Il reste beaucoup à faire, c’est pourquoi pas un pas en arrière, et les lunettes de vision à long terme sont ma boussole et maintenant celle de ma fille, car elle sait très clairement ce qu’elle veut et est déjà capable de défendre son droit. Nous n’avons pas encore terminé l’étape éducative, bien que l’obligation scolaire soit passée, nous venons tout juste de commencer celle de la préparation professionnelle. Ensuite viendront les étapes de la vie professionnelle, la vie indépendante. Nous faisons les pas nécessaires pour que cela se réalise. Car si vous savez où vous voulez aller, il est facile de savoir quels pas faire.

Deux ans plus tard

La Cour suprême a également rejeté le recours pour violation d’un droit fondamental lors du refus de délivrer le diplôme, malgré le fait qu’elle ait réussi tout l’enseignement secondaire obligatoire avec une moyenne de « bien », mais Irene a poursuivi sa formation académique, possède deux diplômes de qualification professionnelle dans la branche administrative et a réussi trois concours avec de bonnes notes, mais sans obtenir de poste. 
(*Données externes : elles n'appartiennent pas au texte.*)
## src/rtl/npu8_q_pkg.sv

```systemverilog
// rtl/npu8_q_pkg.sv - shared pack-state encoding, lane masks and word type for the quantized output path
package npu8_q_pkg;

  localparam int FIFO_DEPTH_DEF = 4;

  localparam logic [1:0] ST_EMPTY = 2'd0;
  localparam logic [1:0] ST_FILL1 = 2'd1;
  localparam logic [1:0] ST_FILL2 = 2'd2;
  localparam logic [1:0] ST_FILL3 = 2'd3;

  localparam logic [3:0] MASK_1 = 4'h1;
  localparam logic [3:0] MASK_2 = 4'h3;
  localparam logic [3:0] MASK_3 = 4'h7;
  localparam logic [3:0] MASK_4 = 4'hF;

  typedef struct packed {
    logic [3:0]  byte_en;
    logic [31:0] data;
  } pack_word_t;

  function automatic logic [3:0] lane_mask(input logic [2:0] nbytes);
    case (nbytes)
      3'd1:    return MASK_1;
      3'd2:    return MASK_2;
      3'd3:    return MASK_3;
      3'd4:    return MASK_4;
      default: return 4'h0;
    endcase
  endfunction

endpackage

```

## src/rtl/sync_fifo32.sv

```systemverilog
// rtl/sync_fifo32.sv - single-clock FIFO with valid/ready ports; accepts a write when full if a read happens in the same cycle
module sync_fifo32 #(
  parameter int WIDTH = 36,
  parameter int DEPTH = 4
) (
  input  logic             clk,
  input  logic             reset,
  input  logic             wr_tvalid,
  output logic             wr_tready,
  input  logic [WIDTH-1:0] wr_tdata,
  output logic             rd_tvalid,
  input  logic             rd_tready,
  output logic [WIDTH-1:0] rd_tdata
);

  localparam int AW = $clog2(DEPTH);

  logic [WIDTH-1:0] mem [DEPTH];
  logic [AW:0]      wr_ptr;
  logic [AW:0]      rd_ptr;
  logic             full;
  logic             empty;
  logic             do_wr;
  logic             do_rd;

  // Extra pointer bit distinguishes full from empty when the indices match.
  assign empty     = (wr_ptr == rd_ptr);
  assign full      = (wr_ptr[AW] != rd_ptr[AW]) && (wr_ptr[AW-1:0] == rd_ptr[AW-1:0]);
  assign rd_tvalid = !empty;
  assign do_rd     = rd_tvalid && rd_tready;
  assign wr_tready = !full || do_rd;
  assign do_wr     = wr_tvalid && wr_tready;
  assign rd_tdata  = empty ? '0 : mem[rd_ptr[AW-1:0]];

  always_ff @(posedge clk) begin
    if (reset) begin
      wr_ptr <= '0;
      rd_ptr <= '0;
    end else begin
      if (do_wr) wr_ptr <= wr_ptr + {{AW{1'b0}}, 1'b1};
      if (do_rd) rd_ptr <= rd_ptr + {{AW{1'b0}}, 1'b1};
    end
  end

  always_ff @(posedge clk) begin
    if (do_wr) mem[wr_ptr[AW-1:0]] <= wr_tdata;
  end

endmodule

```

## src/rtl/q_out_pack8.sv

```systemverilog
// rtl/q_out_pack8.sv - packs clamped quantized bytes into 32-bit words; Q_OUT_PACK8_STAT_EN adds MIN/MAX outputs
module q_out_pack8
  import npu8_q_pkg::*;
#(
  parameter int FIFO_DEPTH = FIFO_DEPTH_DEF,
  parameter int CNT_W      = 16
) (
  input  logic             CLK,
  input  logic             RESET,
  input  logic             INPUT_EN,
  input  logic [7:0]       D_IN,
  input  logic             RELU_EN,
  input  logic [7:0]       ZERO_POINT,
  input  logic             FLUSH,
  output logic             OUT_VALID,
  input  logic             OUT_READY,
  output logic [31:0]      OUT_DATA,
  output logic [3:0]       OUT_BYTE_EN,
  output logic             OVERFLOW,
  output logic [CNT_W-1:0] WORD_CNT,
  output logic             BUSY
`ifdef Q_OUT_PACK8_STAT_EN
  ,
  output logic [7:0]       MIN,
  output logic [7:0]       MAX
`endif
);

  logic [7:0]  b;
  logic [1:0]  state;
  logic [23:0] lanes;
  logic [2:0]  fill_next;
  logic        push;
  logic        push_ready;
  pack_word_t  push_word;
  pack_word_t  head_word;

  assign b = (RELU_EN && (D_IN < ZERO_POINT)) ? ZERO_POINT : D_IN;

  // Bytes held once this cycle's strobe lands; a flush pushes whatever that is.
  assign fill_next = {1'b0, state} + {2'b00, INPUT_EN};
  assign push      = (INPUT_EN && (state == ST_FILL3)) || (FLUSH && (fill_next != 3'd0));

  always_comb begin
    push_word.data = {8'h00, lanes};
    if (INPUT_EN) push_word.data[{state, 3'b000} +: 8] = b;
    push_word.byte_en = lane_mask(fill_next);
  end

  always_ff @(posedge CLK) begin
    if (RESET) begin
      state <= ST_EMPTY;
      lanes <= '0;
    end else if (push) begin
      state <= ST_EMPTY;
      lanes <= '0;
    end else if (INPUT_EN) begin
      state <= state + 2'd1;
      lanes <= push_word.data[23:0];
    end
  end

  sync_fifo32 #(
    .WIDTH (36),
    .DEPTH (FIFO_DEPTH)
  ) u_fifo (
    .clk       (CLK),
    .reset     (RESET),
    .wr_tvalid (push),
    .wr_tready (push_ready),
    .wr_tdata  (push_word),
    .rd_tvalid (OUT_VALID),
    .rd_tready (OUT_READY),
    .rd_tdata  (head_word)
  );

  assign OUT_DATA    = head_word.data;
  assign OUT_BYTE_EN = head_word.byte_en;
  assign BUSY        = (state != ST_EMPTY) || OUT_VALID;

  always_ff @(posedge CLK) begin
    if (RESET) begin
      WORD_CNT <= '0;
      OVERFLOW <= 1'b0;
    end else if (push && push_ready) begin
      WORD_CNT <= WORD_CNT + CNT_W'(1);
    end else if (push) begin
      OVERFLOW <= 1'b1;
    end
  end

`ifdef Q_OUT_PACK8_STAT_EN
  always_ff @(posedge CLK) begin
    if (RESET) begin
      MIN <= 8'hFF;
      MAX <= 8'h00;
    end else if (INPUT_EN) begin
      if (b < MIN) MIN <= b;
      if (b > MAX) MAX <= b;
    end
  end
`endif

endmodule

```

## config.mk

```make
export PLATFORM = sky130hd
export DESIGN_NAME = q_out_pack8
export DESIGN_NICKNAME = d
export VERILOG_FILES = /design/src/rtl/npu8_q_pkg.sv /design/src/rtl/sync_fifo32.sv /design/src/rtl/q_out_pack8.sv
export SDC_FILE = /design/constraint.sdc
export NUM_CORES = 1
export LEC_CHECK = 0
export ABC_CLOCK_PERIOD_IN_PS = 6800
export CORE_MARGIN = 5
export CORE_UTILIZATION = 50
export CTS_CLUSTER_SIZE = 16
export DETAILED_ROUTE_END_ITERATION = 16
export PLACE_DENSITY = 0.79
export SYNTH_ARGS = -nofsm -noshare
export SYNTH_HDL_FRONTEND = slang
export SYNTH_SLANG_ARGS = --single-unit
```

## constraint.sdc

```tcl
create_clock -name CLK -period 6.8 [get_ports CLK]
set_input_delay 1.7 -clock CLK [delete_from_list [all_inputs] [get_ports CLK]]
set_output_delay 1.7 -clock CLK [all_outputs]
set_load 0.005 [all_outputs]
```

==> out/qor_table.md, run 1 <==
| Step | Parameter | Value |
|:---|:---|:---|
| grt | GR Util met2 | 30.5% |
| grt | Global-route usage over all layers | 18.2% |
| timing | Max Slew Vio Count | 0 |
| clock tree | Clk sink count | 195 |
| floorplanning | Boundary Pins | 77 |
| clock tree | Root buf cell | sky130_fd_sc_hd__clkbuf_16 |
| final layout | Most common library cell in the layout ignoring fill and taps | sky130_fd_sc_hd__edfxtp_1 |
| timing | Ratio of final minimum period to clock period | 67.7% |
| route | Via count normalized by instance count | 5.54 |
| grt | Via count of the first global-routing pass | 5,291 |
| yosys | Flops & latches, synth | 195 |
| pwr | Sequential share of power | 45.0% |
| yosys | Commonest register cell after synthesis | sky130_fd_sc_hd__edfxtp_1 |
| timing | Fmax | 0.217 GHz |
| pwr | Peak supply drop | 0.244 mV |
| yosys | Fraction of synthesized area in multiplexers | 13.5% |
| yosys | Synthesized-area fraction occupied by and/or/nand/nor cells | 13.2% |
| final layout | Growth of design area from synthesis to finish | 18.2% |
| yosys | Count of mapped cells out of synthesis | 610 |
| timing | Setup TNS | 0 ps |
| clock tree | Clock edge transition at the registers on the reported setup and hold paths | 70 ps |
| grt | Met3 capacity usage during global routing | 4.20% |
| critical path | Max FO, Critical Path | 26 |
| yosys | Fraction of registers with async set or reset after synthesis | 0% |
| route | DRC violations left | 0 |
| worst hold path | Path class of the lowest-slack min-delay path | reg2reg |
| flow run | Max-cap violations | 0 |
| floorplanning | Total Die Area | 0.0198 mm2 |
| critical path | Critical path start-end classification | in2reg |
| critical path | Critical path launch point type | input port |
| final layout | Final Instance Area | 0.0101 mm2 |
| final layout | Layout cell share with drive strength beyond 1 | 15.3% |
| final layout | Antenna Cells | 0 |
| clock tree | Clock tree from TritonCTS | done |
| floorplanning | Chip height | 141 um |
| grt | Initial antenna violation count | 0 |
| clock tree | Hold-fix buffers at CTS | 0 |
| grt | Remaining global-route overflow | 0 |
| yosys | Count of cell types in the netlist | 45 |
| route | Length of the first detailed-routing pass in iterations | 5 |
| final layout | Number of nets in the layout | 727 |
| pwr | Switching Share | 25.0% |
| yosys | EDFF count, synth | 144 |
| clock tree | CTS buffer count | 17 |
| floorplanning | Area of the core region | 0.0166 mm2 |
| critical path | Critical Path Start | INPUT_EN |
| timing | Crit path setup slack, layout | 2200 ps |
| timing | Headroom to the max-slew limit | 28.3% |
| pwr | Fraction of power consumed by combinational cells | 21.6% |
| critical path | Arrival time of data at the critical path endpoint | 4940 ps |
| clock tree | Later-pin clock latency in the skew report | 440 ps |
| pwr | Portion of total power attributed to the clock network | 33.4% |
| yosys | Main combinational cell family by area after synthesis | multiplexers |
| yosys | Adder-cell share of the synthesized area | 2.93% |
| worst hold path | Hold Crit Start | lanes[2]$_SDFFE_PP0P_ |
| critical path | Worst setup EP type | flop |
| floorplanning | Initial core utilization | 51.3% |
| grt | Met1 Resource Use GR | 23.0% |
| floorplanning | Die W | 141 um |
| clock tree | Largest buffer count on any clock path | 2 |
| pwr | Net switching power figure | 756 uW |
| clock tree | Setup repair bufs after CTS | 0 |
| route | Via count of the routed design | 5,082 |
| yosys | Post-synth design cell area | 0.00854 mm2 |
| final layout | Most used cells in the layout excluding fill and tap cells | sky130_fd_sc_hd__edfxtp_1, sky130_fd_sc_hd__nand2_1, sky130_fd_sc_hd__clkdlybuf4s50_1 |
| worst hold path | Count of cells along the worst hold path | 2 |
| timing | Worst Hold Margin | 466 ps |
| route | Detailed Route WL | 17,300 um |
| timing | Slew at the pin with the worst max-slew slack | 1080 ps |
| yosys | Proportion of synthesized chip area in sequential cells | 62.6% |
| pwr | Leakage power figure | 3.54 nW |
| yosys | Number of warnings printed during yosys synthesis | 0 |
| critical path | Reg2Reg Launch Point | state[0]$_SDFFE_PP0P_ |
| grt | Pin count of the biggest net entering global routing | 40 |
| pwr | Cell internal pwr | 2.27 mW |
| critical path | Data required time of the critical path | 7140 ps |
| outcome | Outcome | finished clean |
| yosys | Net count after synthesis | 652 |
| critical path | Reg2reg path depth | 6 |
| grt | Global-route wire length before repair | 27,800 um |
| timing | Setup repair after global routing missed its margin | false |
| clock tree | Clock H-tree levels | 4 |
| final layout | # fillers | 1,207 |
| floorplanning | Placement row count | 47 |
| timing | Final setup violation count | 0 |
| pwr | Pwr per Cell Area | 300 mW/mm2 |
| yosys | Post-Synthesis Mean Instance Area | 14.0 um2 |
| place | Dpl cell area | 0.00948 mm2 |
| route | Wire per inst | 18.9 um |
| route | DRC violation total after the first TritonRoute iteration | 400 |
| timing | Setup Skew | 10.9 ps |
| route | Antenna Violating Nets Remaining | 0 |
| clock tree | Post-cts repair resize count | 0 |
| place | Setup slack at placement | 1790 ps |
| yosys | Complex-gate fraction of the synthesized area | 2.89% |
| pwr | Sum of internal, switching and leakage power | 3.03 mW |
| timing | Min cycle time layout | 4600 ps |
| place | Number of buffers inserted by port buffering | 76 |
| timing | Hold Fails Final Rpt | 0 |
| grt | Top Usage Layer GRT | met2 |
| place | Detailed-placement wirelength estimate | 11,300 um |
| yosys | Xor-xnor portion of the synthesized cell area | 2.36% |
| place | Global placer's final weighted congestion | 0.878 |
## metrics by stage
stage | cells | util, %
6_report | 918 | 60.6
5_1_grt | 918 | 60.6
4_1_cts | 918 | 60.6
3_5_place_dp | 886 | 57.0
3_3_place_gp | 886 | 57.0
2_1_floorplan | 610 | -
## sequential cells by signal, indices dropped and copies added (netlist names), named ones only
register and count:
u_fifo.mem 144, lanes 24, WORD_CNT 16, u_fifo.rd_ptr 3, u_fifo.wr_ptr 3, state 2
OVERFLOW 1
## final timing paths
check,to,slack [ps]
min,lanes[2]$_SDFFE_PP0P_,470
max,lanes[16]$_SDFFE_PP0P_,2200
max reg2reg,lanes[16]$_SDFFE_PP0P_,3600
min reg2reg,lanes[2]$_SDFFE_PP0P_,470
## routing by layer
layer  vias to the layer above  wire length, um
li1                       2376                -
met1                      2529             7270
met2                       146             8800
met3                        31              844
met4                         0              410
met5                         -                0
## cell type report
cell class | instances | area [um2] | area share [%]
Multi-Input combinational cell | 371 | 2980 | 29.5
Inverter | 16 | 60.1 | 0.595
Sequential cell | 195 | 5350 | 53.0
Tap cell | 220 | 275 | 2.73
Clock buffer | 21 | 470 | 4.66
Clock inverter | 11 | 139 | 1.38
Timing Repair Buffer | 84 | 821 | 8.13
## kinds of logic (layout without fill, tap and decap cells)
logic type / Yosys count / after routing
adders and majority gates: 20 / 20
buffers and inverters: 44 / 132
xor gates and xnor gates: 23 / 23
muxes: 67 / 67
and+or+nand+nor: 221 / 221
AOI/OAI and AO/OA: 40 / 40
DFF: 195 / 195
## cells in the mapped netlist, drive strengths merged, types with 2 or more instances
cell | number | area, um2
edfxtp | 144 | 4320
nand2 | 101 | 382
dfxtp | 51 | 1020
and2 | 40 | 250
mux4 | 36 | 811
nor2 | 34 | 128
a21oi | 25 | 129
mux2 | 22 | 248
ha | 20 | 250
xnor2 | 18 | 158
inv | 16 | 60.1
clkbuf | 15 | 56.3
buf | 13 | 97.6
nand3 | 11 | 55.1
mux2i | 9 | 90.1
nor4 | 7 | 43.8
nor4b | 6 | 113
o21ai | 6 | 30.0
xor2 | 5 | 43.8
nand3b | 4 | 30.0
nor3 | 4 | 20.0
nor3b | 4 | 35.0
a31oi | 3 | 18.8
and4 | 2 | 17.5
nand2b | 2 | 12.5
nand4 | 2 | 12.5
nor2b | 2 | 12.5
## power by group through the flow
stage / clock [mW] / combinational (mW) / sequential [mW]
2_1_floorplan: 0 / 0.385 / 1.38
3_3_place_gp: 0 / 0.652 / 1.38
3_5_place_dp: 0 / 0.665 / 1.39
4_1_cts: 1.03 / 0.673 / 1.36
5_1_grt: 1.08 / 0.718 / 1.37
6_report: 1.01 / 0.654 / 1.36
## worst max-delay path, cell delays in order
cell                              delay [ps]
sky130_fd_sc_hd__clkdlybuf4s50_1         590
sky130_fd_sc_hd__ha_1                    300
sky130_fd_sc_hd__ha_1                    320
sky130_fd_sc_hd__o31a_1                  260
sky130_fd_sc_hd__a21oi_2                 600
sky130_fd_sc_hd__nand2b_1                770
sky130_fd_sc_hd__a31oi_1                 390
No activity file was read; power rests on OpenSTA's default activity.
==> inputs of run 2 (changes only) <==
- ABC_CLOCK_PERIOD_IN_PS: 6800 -> 4700
- clock period: 6.8 -> 4.7 ns (I/O delays scaled with it)
==> run 2 against run 1 <==
  * First-iteration DRC count shrank 31%
  * Via count increased by 1.2%
  * Sequential cell count stayed put
  * Count of clock-buffer cells in the layout rose by 1
  * Cell area rose by 0.36%
  * Routed wire length is 1.2% higher
  * Final cell count grew 0.54%
  * Critical endpoint is now OUT_DATA[8]
==> out/qor_table.md, run 2 (synthesis results as in run 1) <==
| Step | Parameter | Value | Change |
|:---|:---|:---|:---|
| floorplanning | Placement row count | 47 | unchanged |
| route | Top sig layer | met4 |  |
| timing | Slew at the pin with the worst max-slew slack | 1070 ps | -3.19 ps |
| timing | Worst Hold Margin | 466 ps | +0.504 ps |
| grt | Initial antenna violation count | 0 | unchanged |
| pwr | Peak supply drop | 0.270 mV | +11% |
| pwr | Pwr per Cell Area | 430 mW/mm2 | +43% |
| flow run | Max-cap violations | 0 | unchanged |
| timing | Headroom to the max-slew limit | 28.4% | +0.14 points |
| pwr | Portion of total power attributed to the clock network | 32.6% | -0.8 points |
| route | DR WL met3 | 935 um | +11% |
| pwr | Sequential share of power | 45.5% | +0.5 points |
| route | Via count of the routed design | 5,142 | +1.2% |
| grt | Via count of the first global-routing pass | 5,314 | +0.43% |
| final layout | # fillers | 1,184 | -1.9% |
| route | Via count normalized by instance count | 5.57 | +0.63% |
| final layout | Most used cells in the layout excluding fill and tap cells | sky130_fd_sc_hd__edfxtp_1, sky130_fd_sc_hd__nand2_1, sky130_fd_sc_hd__clkdlybuf4s50_1 |  |
| clock tree | Post-cts repair resize count | 0 | unchanged |
| critical path | Max FO, Critical Path | 21 | -19% |
| critical path | Arrival time of data at the critical path endpoint | 2770 ps | -2170 ps |
| pwr | Net switching power figure | 1.06 mW | +41% |
| final layout | Layout cell share with drive strength beyond 1 | 15.9% | +0.60 points |
| final layout | FF/Latch Area | 0.00535 mm2 | unchanged |
| timing | Setup repair after global routing missed its margin | false |  |
| timing | Final setup violation count | 0 | unchanged |
| route | Antenna Violating Nets Remaining | 0 | unchanged |
| grt | Pin count of the biggest net entering global routing | 37 | -7.5% |
| clock tree | Later-pin clock latency in the skew report | 430 ps | about the same |
| place | Total instance count after detailed placement | 891 | +0.56% |
| clock tree | Clock edge transition at the registers on the reported setup and hold paths | 70 ps | about the same |
| final layout | Post-Route Utilization | 60.9% | +0.22 points |
| timing | Hold Fails Final Rpt | 0 | unchanged |
| timing | Ratio of final minimum period to clock period | 83.8% |  |
| floorplanning | Die W | 141 um | unchanged |
| final layout | Most common library cell in the layout ignoring fill and taps | sky130_fd_sc_hd__edfxtp_1 |  |
| pwr | Fraction of power consumed by combinational cells | 21.9% | +0.3 points |
| critical path | Worst setup EP type | output pin |  |
| place | Dpl cell area | 0.00954 mm2 | +0.59% |
| timing | Max Slew Vio Count | 0 | unchanged |
| pwr | Switching Share | 24.4% | -0.57 points |
| place | Setup slack at placement | 633 ps | -1160 ps |
| grt | Global-route usage over all layers | 18.4% | +0.29 points |
| timing | Setup TNS | 0 ps | unchanged |
| outcome | Outcome | finished clean |  |
| timing | Min cycle time layout | 3940 ps |  |
| floorplanning | Total Die Area | 0.0198 mm2 | unchanged |
| route | Sum of met2 wire segment lengths after detailed routing | 9020 um | +2.5% |
| final layout | Max FFs per register | 144 | unchanged |
| pwr | Cell internal pwr | 3.29 mW | +45% |
| route | Length of the first detailed-routing pass in iterations | 4 | -1 |
| pwr | Leakage power figure | 3.56 nW | +0.55% |
| route | DRC violations left | 0 | unchanged |
| route | Wire per inst | 19.0 um | +0.62% |
| timing | Fmax | 0.254 GHz |  |
| final layout | Antenna Cells | 0 | unchanged |
| clock tree | Clock H-tree levels | 4 | unchanged |
| final layout | Number of nets in the layout | 732 | +0.69% |
| route | Routed metal-1 wire length | 7070 um | -2.8% |
| critical path | Critical path launch point type | flop |  |
| clock tree | Root buf cell | sky130_fd_sc_hd__clkbuf_16 |  |
| final layout | Multi-input gate area in the final layout | 0.00299 mm2 | +0.21% |
| final layout | Final Instance Count excl. Fillers | 923 | +0.54% |
| clock tree | Setup repair bufs after CTS | 0 | unchanged |
| final layout | Final Instance Area | 0.0101 mm2 | +0.36% |
| route | Detailed Route WL | 17,500 um | +1.2% |
| floorplanning | Boundary Pins | 77 | unchanged |
| clock tree | CTS buffer count | 17 | unchanged |
| clock tree | Hold-fix buffers at CTS | 0 | unchanged |
| floorplanning | Initial core utilization | 51.3% | unchanged |
| clock tree | Largest buffer count on any clock path | 2 | unchanged |
| route | DRC violation total after the first TritonRoute iteration | 278 | -31% |
| worst hold path | Path class of the lowest-slack min-delay path | reg2reg |  |
| place | Global placer's final weighted congestion | 0.912 | +3.8% |
| pwr | Sum of internal, switching and leakage power | 4.35 mW | +44% |
| critical path | Data required time of the critical path | 3520 ps | -3620 ps |
| final layout | Growth of design area from synthesis to finish | 18.7% |  |
| clock tree | Clk sink count | 195 | unchanged |
| floorplanning | Area of the core region | 0.0166 mm2 | unchanged |
| grt | Global-route wire length before repair | 28,200 um | +1.2% |
| place | Detailed-placement wirelength estimate | 11,700 um | +3.5% |
| floorplanning | Chip height | 141 um | unchanged |
| critical path | Critical path start-end classification | reg2out |  |
| clock tree | Clock tree from TritonCTS | done |  |
| timing | Setup Skew | 6.33 ps | -4.52 ps |
| place | Number of buffers inserted by port buffering | 76 | unchanged |
| grt | Remaining global-route overflow | 0 | unchanged |
| timing | Crit path setup slack, layout | 759 ps | -1440 ps |
[run 2: changes by cell type in the layout (fill, tap and decap cells not counted), sizes merged]
cell	delta
buf	+5
clkinv	+4
clkbuf	+1
inv	-6
clkinvlp	+1
[run 2: final cells by class]
type | count | area share [%]
Clock buffer | 22 | 4.78
Clock inverter | 10 | 1.04
Inverter | 16 | 0.593
Multi-Input combinational cell | 371 | 29.5
Sequential cell | 195 | 52.8
Tap cell | 220 | 2.72
Timing Repair Buffer | 89 | 8.60
[run 2: worst paths after layout]
kind,startpoint,endpoint,slack (ps),cells past startpoint
max,u_fifo.wr_ptr[1]$_SDFFE_PP0P_,OUT_DATA[8],760,6
min,lanes[15]$_SDFFE_PP0P_,lanes[15]$_SDFFE_PP0P_,470,2
max reg2reg,state[0]$_SDFFE_PP0P_,u_fifo.mem[3][28]$_DFFE_PP_,1700,7
min reg2reg,lanes[15]$_SDFFE_PP0P_,lanes[15]$_SDFFE_PP0P_,470,2
[run 2: power by group through the flow]
stage	Combinational [mW]	Sequential, mW	Clock, mW
global placement	0.955	2.01	0
CTS	0.976	1.98	1.45
detailed placement	0.970	2.02	0
global route	1.04	1.99	1.53
finish	0.953	1.98	1.42
floorplan	0.557	1.99	0
[run 2: worst max-delay path: stages (launching register included)]
cell and delay [ps]:
sky130_fd_sc_hd__dfxtp_1 450, sky130_fd_sc_hd__xor2_1 320, sky130_fd_sc_hd__nor3_1 120, sky130_fd_sc_hd__inv_1 350, sky130_fd_sc_hd__buf_4 340, sky130_fd_sc_hd__and2_1 210, sky130_fd_sc_hd__clkdlybuf4s50_1 520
Dans une semaine, elle commence l’université avec un diplôme propre à l’Université de Valladolid, en collaboration avec l’ONCE et les fonds européens, qui en est déjà à sa VIe édition et qui est développé par une vingtaine d’universités publiques du pays. Juste avant la pandémie, j’ai rencontré le département de la faculté qui va le développer à l’UVA, en leur donnant toutes les informations pour que le décanat accepte le défi de l’implanter à l’université de Valladolid, et cela a porté ses fruits.